We were aghast when India, brazening it out, last year went ahead with a limited-overs cricket match in the country’s capital city despite it being in an officially declared public health emergency. A near-full-house crowd showing up at the stadium even though New Delhi’s citizenry had been instructed to stay indoors evoked critical sighs about the state of subaltern-level Indian ignorance in the time of wide-ranging climate change.
But what has happened at the qualifying stages of the current Australian Open tennis tournament can quite incontrovertibly be said to have been much worse. True, in Delhi, the ground that would always stick in the mind as the good, old Kotla was wrapped in a seemingly unreal, spooky haze as the cricketing action unfolded and was quite abnormally disturbing.
The day before, some Bangladeshi cricketers had worn masks while practising. The visitors were politely evasive with their replies to provocative questions but there had been snide remarks galore. A few social organisations wanted the game shifted and said so in so many words, though only for the Board of Control for Cricket in India to make it clear that it was too late for it to be taken somewhere else.
You would have been right in reading commercial compulsions into the reluctance – no one in sport rubs television up the wrong way nowadays – a trait exhibited by the Australian Open. Given the havoc bushfires had caused Down Under, Melbourne was not quite the idyll it had always been and unheralded aspirants to tennis glory found themselves in dire straits as they struggled to make it to the tournament proper.
It hardly calls for any special imaginative power to deduce the sufferings they went through in an atmosphere which apparently by any yardstick was terribly toxic. Voices in criticism of the authorities’ determination not to allow what they would have deemed the minor matter of players’ health to impede the completion of the programme were like howls in the wilderness.
Nobody cared. One offshoot of the confrontational situation was that a good many of those seeking to qualify wondered aloud why the have-lots among the players were not speaking up for the have-nots. The upper-tier ones came to be charged with being completely indifferent to the plight of the children of a lesser god while, of course, feathering their own nests.

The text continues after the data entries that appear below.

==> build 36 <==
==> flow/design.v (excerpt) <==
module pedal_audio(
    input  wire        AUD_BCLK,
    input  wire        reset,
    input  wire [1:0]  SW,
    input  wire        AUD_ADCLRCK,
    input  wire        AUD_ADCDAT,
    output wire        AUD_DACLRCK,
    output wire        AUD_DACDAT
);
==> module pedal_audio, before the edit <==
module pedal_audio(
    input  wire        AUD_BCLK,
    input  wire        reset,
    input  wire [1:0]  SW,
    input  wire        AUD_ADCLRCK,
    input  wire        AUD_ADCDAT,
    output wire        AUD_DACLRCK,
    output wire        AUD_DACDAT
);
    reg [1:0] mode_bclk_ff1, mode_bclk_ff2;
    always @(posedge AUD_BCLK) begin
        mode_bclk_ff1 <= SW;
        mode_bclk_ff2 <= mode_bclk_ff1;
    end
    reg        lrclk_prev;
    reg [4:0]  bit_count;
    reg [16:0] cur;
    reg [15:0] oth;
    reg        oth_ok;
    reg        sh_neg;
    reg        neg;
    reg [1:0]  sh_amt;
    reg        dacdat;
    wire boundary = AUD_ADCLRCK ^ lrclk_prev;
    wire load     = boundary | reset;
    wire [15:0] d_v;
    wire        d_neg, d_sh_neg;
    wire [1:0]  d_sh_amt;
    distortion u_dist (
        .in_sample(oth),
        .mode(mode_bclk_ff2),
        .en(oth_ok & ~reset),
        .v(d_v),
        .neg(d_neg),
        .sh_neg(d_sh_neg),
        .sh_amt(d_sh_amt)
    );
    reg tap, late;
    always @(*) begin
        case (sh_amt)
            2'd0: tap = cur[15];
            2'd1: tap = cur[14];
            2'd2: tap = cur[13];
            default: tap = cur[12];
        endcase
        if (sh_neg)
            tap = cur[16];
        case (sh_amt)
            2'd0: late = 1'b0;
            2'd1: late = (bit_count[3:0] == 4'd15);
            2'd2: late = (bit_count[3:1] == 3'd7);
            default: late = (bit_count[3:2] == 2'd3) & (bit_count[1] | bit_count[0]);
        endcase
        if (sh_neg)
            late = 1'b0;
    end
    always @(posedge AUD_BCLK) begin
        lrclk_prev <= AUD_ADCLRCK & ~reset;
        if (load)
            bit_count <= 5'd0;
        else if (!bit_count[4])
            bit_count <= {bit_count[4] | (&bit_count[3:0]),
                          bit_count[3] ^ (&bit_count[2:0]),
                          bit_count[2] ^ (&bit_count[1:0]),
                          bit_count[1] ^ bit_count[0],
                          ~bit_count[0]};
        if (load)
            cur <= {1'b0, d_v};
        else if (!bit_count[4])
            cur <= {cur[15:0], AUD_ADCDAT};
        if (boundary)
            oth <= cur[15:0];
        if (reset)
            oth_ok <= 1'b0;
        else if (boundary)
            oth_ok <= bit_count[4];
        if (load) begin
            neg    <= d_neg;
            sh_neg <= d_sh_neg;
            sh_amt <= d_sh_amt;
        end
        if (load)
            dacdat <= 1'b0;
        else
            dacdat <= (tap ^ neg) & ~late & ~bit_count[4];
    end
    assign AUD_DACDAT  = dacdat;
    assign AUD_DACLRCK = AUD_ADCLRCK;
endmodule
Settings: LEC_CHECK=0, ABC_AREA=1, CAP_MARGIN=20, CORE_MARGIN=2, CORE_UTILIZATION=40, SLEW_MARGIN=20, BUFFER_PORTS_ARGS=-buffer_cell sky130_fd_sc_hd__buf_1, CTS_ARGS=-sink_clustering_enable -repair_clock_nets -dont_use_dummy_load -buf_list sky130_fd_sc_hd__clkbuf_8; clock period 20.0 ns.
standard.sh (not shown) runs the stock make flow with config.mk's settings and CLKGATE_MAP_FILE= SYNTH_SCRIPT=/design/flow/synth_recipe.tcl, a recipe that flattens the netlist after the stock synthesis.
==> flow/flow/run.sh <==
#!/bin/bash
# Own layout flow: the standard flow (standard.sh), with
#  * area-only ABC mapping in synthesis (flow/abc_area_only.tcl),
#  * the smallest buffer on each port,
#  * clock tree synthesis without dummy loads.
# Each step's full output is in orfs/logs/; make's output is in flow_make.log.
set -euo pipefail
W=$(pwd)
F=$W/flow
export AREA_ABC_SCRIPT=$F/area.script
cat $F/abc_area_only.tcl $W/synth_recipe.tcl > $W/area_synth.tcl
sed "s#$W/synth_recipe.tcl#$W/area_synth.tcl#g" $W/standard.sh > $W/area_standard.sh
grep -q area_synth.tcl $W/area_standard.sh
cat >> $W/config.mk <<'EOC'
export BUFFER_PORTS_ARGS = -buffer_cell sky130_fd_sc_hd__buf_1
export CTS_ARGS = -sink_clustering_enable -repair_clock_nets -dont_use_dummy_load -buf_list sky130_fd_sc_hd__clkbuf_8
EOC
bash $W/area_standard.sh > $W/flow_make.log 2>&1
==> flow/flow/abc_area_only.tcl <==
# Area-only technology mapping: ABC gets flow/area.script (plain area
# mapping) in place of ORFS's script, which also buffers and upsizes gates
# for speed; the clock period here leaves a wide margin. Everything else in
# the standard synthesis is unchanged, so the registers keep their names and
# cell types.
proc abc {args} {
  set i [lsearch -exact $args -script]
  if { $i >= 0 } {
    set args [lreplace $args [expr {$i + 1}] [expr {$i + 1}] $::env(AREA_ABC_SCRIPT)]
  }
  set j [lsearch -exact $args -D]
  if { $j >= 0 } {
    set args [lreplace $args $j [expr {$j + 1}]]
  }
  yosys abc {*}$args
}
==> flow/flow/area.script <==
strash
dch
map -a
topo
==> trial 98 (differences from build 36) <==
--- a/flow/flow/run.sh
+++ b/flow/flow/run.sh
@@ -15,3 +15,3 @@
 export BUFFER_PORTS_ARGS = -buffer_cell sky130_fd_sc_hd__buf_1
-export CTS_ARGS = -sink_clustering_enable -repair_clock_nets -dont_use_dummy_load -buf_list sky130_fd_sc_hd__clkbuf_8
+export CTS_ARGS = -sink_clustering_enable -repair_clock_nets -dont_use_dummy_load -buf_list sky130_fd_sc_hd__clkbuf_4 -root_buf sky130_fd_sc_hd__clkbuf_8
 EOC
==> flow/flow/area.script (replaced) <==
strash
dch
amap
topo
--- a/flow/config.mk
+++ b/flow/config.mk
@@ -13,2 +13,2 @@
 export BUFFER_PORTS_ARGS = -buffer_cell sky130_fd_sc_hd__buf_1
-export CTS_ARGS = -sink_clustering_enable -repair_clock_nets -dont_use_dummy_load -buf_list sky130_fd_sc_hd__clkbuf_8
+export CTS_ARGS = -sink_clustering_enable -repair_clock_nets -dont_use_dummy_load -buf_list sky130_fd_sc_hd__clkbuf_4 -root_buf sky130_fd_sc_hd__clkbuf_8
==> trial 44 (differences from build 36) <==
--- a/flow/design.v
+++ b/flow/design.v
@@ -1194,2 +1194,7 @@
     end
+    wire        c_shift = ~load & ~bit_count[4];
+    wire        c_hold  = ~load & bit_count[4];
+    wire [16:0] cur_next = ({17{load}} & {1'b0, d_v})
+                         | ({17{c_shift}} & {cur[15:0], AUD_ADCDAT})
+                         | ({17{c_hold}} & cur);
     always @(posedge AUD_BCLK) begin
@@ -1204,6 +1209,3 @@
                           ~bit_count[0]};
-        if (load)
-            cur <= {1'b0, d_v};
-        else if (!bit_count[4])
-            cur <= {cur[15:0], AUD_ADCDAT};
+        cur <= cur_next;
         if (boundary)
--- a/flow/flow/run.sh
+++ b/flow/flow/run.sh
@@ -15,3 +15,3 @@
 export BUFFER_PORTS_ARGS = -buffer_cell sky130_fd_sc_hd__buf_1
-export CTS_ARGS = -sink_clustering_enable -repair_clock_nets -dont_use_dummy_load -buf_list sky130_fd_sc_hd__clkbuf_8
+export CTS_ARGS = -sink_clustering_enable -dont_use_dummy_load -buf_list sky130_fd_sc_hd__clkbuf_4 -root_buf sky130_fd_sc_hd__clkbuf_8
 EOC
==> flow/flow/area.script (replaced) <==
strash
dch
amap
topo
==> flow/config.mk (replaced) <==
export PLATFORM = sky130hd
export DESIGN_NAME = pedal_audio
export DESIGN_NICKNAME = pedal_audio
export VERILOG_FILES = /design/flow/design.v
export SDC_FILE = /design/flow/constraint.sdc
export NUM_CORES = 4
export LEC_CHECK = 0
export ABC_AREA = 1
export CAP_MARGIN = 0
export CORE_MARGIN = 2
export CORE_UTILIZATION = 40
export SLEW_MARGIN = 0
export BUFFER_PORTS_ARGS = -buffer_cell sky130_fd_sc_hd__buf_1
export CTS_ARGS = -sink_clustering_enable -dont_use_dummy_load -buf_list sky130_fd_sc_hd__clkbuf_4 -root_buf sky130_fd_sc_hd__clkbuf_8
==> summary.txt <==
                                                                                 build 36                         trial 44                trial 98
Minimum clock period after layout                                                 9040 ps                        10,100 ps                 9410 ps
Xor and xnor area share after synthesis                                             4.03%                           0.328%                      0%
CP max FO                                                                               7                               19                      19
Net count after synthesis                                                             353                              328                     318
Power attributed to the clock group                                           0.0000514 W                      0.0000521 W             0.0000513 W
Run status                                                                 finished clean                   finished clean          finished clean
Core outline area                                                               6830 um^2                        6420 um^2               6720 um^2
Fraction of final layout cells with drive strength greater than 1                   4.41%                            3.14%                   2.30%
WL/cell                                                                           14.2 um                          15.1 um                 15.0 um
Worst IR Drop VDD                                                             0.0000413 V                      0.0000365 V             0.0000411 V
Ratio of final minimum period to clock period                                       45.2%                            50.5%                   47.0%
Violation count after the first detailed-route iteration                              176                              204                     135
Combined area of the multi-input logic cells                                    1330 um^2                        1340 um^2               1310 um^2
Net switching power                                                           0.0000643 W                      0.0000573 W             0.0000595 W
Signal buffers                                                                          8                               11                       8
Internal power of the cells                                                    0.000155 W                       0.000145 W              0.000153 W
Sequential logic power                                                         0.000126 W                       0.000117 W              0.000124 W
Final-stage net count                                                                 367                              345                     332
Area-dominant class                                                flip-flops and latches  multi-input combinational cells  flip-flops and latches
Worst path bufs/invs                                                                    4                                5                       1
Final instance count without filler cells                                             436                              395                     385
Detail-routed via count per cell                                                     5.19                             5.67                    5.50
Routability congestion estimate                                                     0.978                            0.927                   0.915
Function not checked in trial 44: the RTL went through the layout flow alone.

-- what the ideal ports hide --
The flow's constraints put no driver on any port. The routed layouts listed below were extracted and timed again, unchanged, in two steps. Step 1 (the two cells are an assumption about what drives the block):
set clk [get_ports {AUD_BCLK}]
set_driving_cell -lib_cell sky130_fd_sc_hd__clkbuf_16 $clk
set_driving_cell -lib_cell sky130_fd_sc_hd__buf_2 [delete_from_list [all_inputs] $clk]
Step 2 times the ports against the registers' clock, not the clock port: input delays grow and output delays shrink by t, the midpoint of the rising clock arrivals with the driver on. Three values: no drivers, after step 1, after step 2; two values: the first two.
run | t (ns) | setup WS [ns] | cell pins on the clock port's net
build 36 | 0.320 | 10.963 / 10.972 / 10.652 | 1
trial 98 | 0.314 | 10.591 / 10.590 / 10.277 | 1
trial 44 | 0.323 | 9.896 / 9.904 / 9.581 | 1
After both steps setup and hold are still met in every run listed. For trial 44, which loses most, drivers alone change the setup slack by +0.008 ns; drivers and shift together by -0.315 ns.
What follows belongs to an exercise in optimizing a design on an open flow for small area, a short achievable clock period and few clock cycles per item; a production flow would make more cautious choices. Function was checked by simulation only, so behaviour that the tests miss may differ from the original.

==> flow/design.v <==
module fft_ram_2ports (
  input clk,
  input [29:0] in,
  output [29:0] out
);
reg [30*64-1:0] dl;
assign out = dl[30*64-1 -: 30];
always @(posedge clk) dl <= {dl[30*63-1:0], in};
endmodule
module rom_w(input [5:0] t, output [31:0] w);
function [31:0] wtab; input [5:0] t; begin case (t)
  6'd0: wtab = 32'h7fff0000;
  6'd1: wtab = 32'h7fd88648;
  6'd2: wtab = 32'h7f618c8c;
  6'd3: wtab = 32'h7e9c92c8;
  6'd4: wtab = 32'h7d8998f9;
  6'd5: wtab = 32'h7c299f1a;
  6'd6: wtab = 32'h7a7ca528;
  6'd7: wtab = 32'h7884ab1f;
  6'd8: wtab = 32'h7641b0fb;
  6'd9: wtab = 32'h73b5b6ba;
  6'd10: wtab = 32'h70e2bc56;
  6'd11: wtab = 32'h6dc9c1ce;
  6'd12: wtab = 32'h6a6dc71c;
  6'd13: wtab = 32'h66cfcc3f;
  6'd14: wtab = 32'h62f1d133;
  6'd15: wtab = 32'h5ed7d5f5;
  6'd16: wtab = 32'h5a82da82;
  6'd17: wtab = 32'h55f5ded7;
  6'd18: wtab = 32'h5133e2f1;
  6'd19: wtab = 32'h4c3fe6cf;
  6'd20: wtab = 32'h471cea6d;
  6'd21: wtab = 32'h41ceedc9;
  6'd22: wtab = 32'h3c56f0e2;
  6'd23: wtab = 32'h36baf3b5;
  6'd24: wtab = 32'h30fbf641;
  6'd25: wtab = 32'h2b1ff884;
  6'd26: wtab = 32'h2528fa7c;
  6'd27: wtab = 32'h1f1afc29;
  6'd28: wtab = 32'h18f9fd89;
  6'd29: wtab = 32'h12c8fe9c;
  6'd30: wtab = 32'h0c8cff61;
  6'd31: wtab = 32'h0648ffd8;
  6'd32: wtab = 32'h0000ffff;
  6'd33: wtab = 32'h8648ffd8;
  6'd34: wtab = 32'h8c8cff61;
  6'd35: wtab = 32'h92c8fe9c;
  6'd36: wtab = 32'h98f9fd89;
  6'd37: wtab = 32'h9f1afc29;
  6'd38: wtab = 32'ha528fa7c;
  6'd39: wtab = 32'hab1ff884;
  6'd40: wtab = 32'hb0fbf641;
  6'd41: wtab = 32'hb6baf3b5;
  6'd42: wtab = 32'hbc56f0e2;
  6'd43: wtab = 32'hc1ceedc9;
  6'd44: wtab = 32'hc71cea6d;
  6'd45: wtab = 32'hcc3fe6cf;
  6'd46: wtab = 32'hd133e2f1;
  6'd47: wtab = 32'hd5f5ded7;
  6'd48: wtab = 32'hda82da82;
  6'd49: wtab = 32'hded7d5f5;
  6'd50: wtab = 32'he2f1d133;
  6'd51: wtab = 32'he6cfcc3f;
  6'd52: wtab = 32'hea6dc71c;
  6'd53: wtab = 32'hedc9c1ce;
  6'd54: wtab = 32'hf0e2bc56;
  6'd55: wtab = 32'hf3b5b6ba;
  6'd56: wtab = 32'hf641b0fb;
  6'd57: wtab = 32'hf884ab1f;
  6'd58: wtab = 32'hfa7ca528;
  6'd59: wtab = 32'hfc299f1a;
  6'd60: wtab = 32'hfd8998f9;
  6'd61: wtab = 32'hfe9c92c8;
  6'd62: wtab = 32'hff618c8c;
  6'd63: wtab = 32'hffd88648;
  default: wtab = 32'h0; endcase end endfunction
assign w = wtab(t);
endmodule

A lot of rain fell after that, and climate-related complaints in the Australian Open abated subsequently, but it all might have left a lot of people wondering about something. Grand Slams are as big as they come and they have a certain standard to live up to. Now if one of them can be blase enough to shrug off a huge tragedy so it can be business as usual otherwise, will the world’s not-so-big arenas ever stand any chance of being normal again?